I have been on vacation for the last week and have been away from my computer.  Talk about having withdrawal pains.  So I might be slow, but I will get through this story with comments on each chapter.




THE MOUNTAIN WOLVES

said Faraday, the largest Wolf, who was also the head Wolf = Two things to note here.  Since the animal term “wolf” does not identify either the tribe or a specific individual, don’t capitalize.  Same thing should be done with the other animal species.  Second point is that the leader of a wolf pack is known as the “alpha male” or “alpha female.”

One thing hits me as out of character.  If the morphs consider the humans some higher and more powerful form, why do they act so calmly around the injured human?  The three travelers and now the rest of the pack should be in a frenzy.

I am so dead, he thought = This might be stronger as a spoken line.

said Faraday's mother, Giaffen = This line has a way of reducing Faraday from the pack’s alpha, to a cub.  You need more of a leading for this character to establish her old age.  For example, you could start by saying something about a grey furred female approaching walking with a stiff gait.  The “grey” would show age as would the “stiff gait.”  You could then have her sit and winch at some joint pain.

The segment regarding the pursuit is good, but should either be expanded into another chapter where you can get something of a feel for the other family or moved to the end of this segment.  Why disturb the flow of your story?  (Hedgehog raises paw and points to self, did that too in my first long story.)

The ending exchange between the merchant and the human was very good, but too short.  It would be interesting having the mouse show off one or two other items first, and then a discussion about the two making a trade.  Very nice touch there at the end, having both sides think they had gotten the better of the deal.

THE HUNTERS OF THE DARK CLAW

The opening two lines caused me a bit of confusion.  First I was in space and then back in the cave.  Remember where I said you should expand the space pursuit in the prior chapter by making it a separate chapter?  The opening line about them being but a half hour out would be an excellent cliffhanger for that chapter.  (You should always try ending a chapter with a cliffhanger, something that draws the reader to the next chapter.  It need not be dramatic, but it could be a hint of something about to happen.  Look at what that line does, it lets the readers know Jamie’s parents are near, so the question comes up, what happens next, which is the very definition of a chapter hook or cliffhanger.)

The Honeyfoot segment seems out of place.  It infers it happened much later.  Think you may need work on the timing of the action in this chapter.
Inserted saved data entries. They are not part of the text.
==> src/rtl/pmd_pkg.sv <==
package pmd_pkg;
  localparam int WORD_W = 32;

  localparam logic [1:0] PRIV_KERN = 2'b00;
  localparam logic [1:0] PRIV_SUPV = 2'b01;
  localparam logic [1:0] PRIV_USER = 2'b10;

  // status-word bit positions
  localparam int ST_EXL  = 1;
  localparam int ST_ERL  = 2;
  localparam int ST_KSU  = 3;
  localparam int ST_MX   = 24;
  localparam int ST_FR   = 26;
  localparam int ST_CU0  = 28;
  localparam int ST_CU1  = 29;
  // config / page-grain positions
  localparam int C5_RIXI = 6;
  localparam int C5_VEC  = 27;
  localparam int C3_LPA  = 7;
  localparam int PG_ELPA = 29;

  typedef struct packed {
    logic [1:0] priv;
    logic       cop0_ok;
    logic       fpu_ok;
    logic       fpr64;
    logic       dsp_on;
    logic       dsp2_on;
    logic       vec_on;
    logic       rixi_on;
    logic       xpa_on;
  } mode_flags_t;

  localparam int FLAG_W = $bits(mode_flags_t);

  localparam mode_flags_t FLAGS_RESET = '{
    priv: PRIV_KERN, cop0_ok: 1'b1, fpu_ok: 1'b0, fpr64: 1'b0,
    dsp_on: 1'b0, dsp2_on: 1'b0, vec_on: 1'b0, rixi_on: 1'b0, xpa_on: 1'b0
  };
endpackage

==> src/rtl/pmd_priv_resolve.sv <==
module pmd_priv_resolve
  import pmd_pkg::*;
#(
  parameter int W = WORD_W
) (
  input  logic [W-1:0] status_word,
  input  logic         dbg_mode,
  output logic [1:0]   eff_priv
);
  logic forced_kernel;

  always_comb begin
    forced_kernel = status_word[ST_EXL] | status_word[ST_ERL] | dbg_mode;
    eff_priv      = forced_kernel ? PRIV_KERN : status_word[ST_KSU +: 2];
  end
endmodule

==> src/rtl/pmd_feature_decode.sv <==
module pmd_feature_decode
  import pmd_pkg::*;
#(
  parameter int W = WORD_W
) (
  input  logic [1:0]   eff_priv,
  input  logic [W-1:0] status_word,
  input  logic [W-1:0] cfg5_word,
  input  logic [W-1:0] cfg3_word,
  input  logic [W-1:0] pgrain_word,
  input  logic         strap_pre_r6,
  input  logic         strap_dsp,
  input  logic         strap_dsp2,
  input  logic         strap_vec,
  output mode_flags_t  flags
);
  logic in_kernel;

  always_comb begin
    in_kernel     = (eff_priv == PRIV_KERN);
    flags.priv    = eff_priv;
    flags.cop0_ok = in_kernel | (status_word[ST_CU0] & strap_pre_r6);
    flags.fpu_ok  = status_word[ST_CU1];
    flags.fpr64   = status_word[ST_FR];
    flags.dsp_on  = status_word[ST_MX] & (strap_dsp | strap_dsp2);
    flags.dsp2_on = status_word[ST_MX] & strap_dsp2;
    flags.vec_on  = strap_vec & cfg5_word[C5_VEC];
    flags.rixi_on = ~in_kernel & cfg5_word[C5_RIXI];
    flags.xpa_on  = cfg3_word[C3_LPA] & pgrain_word[PG_ELPA];
  end
endmodule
The Hunters of the Dark Claw came in range and stopped. "Fire your tranquilliser!" = I don’t think that is possible, unless the morphs have “modern” technology.  Yes, I know the humans said this, but as it is written, it is the wolves that fired the tranquilizers.

Another logic problem has cropped up.  Since they know Jamie has been here exposed for some time, and since the humans should know this world has breathable air, why the environmental suits?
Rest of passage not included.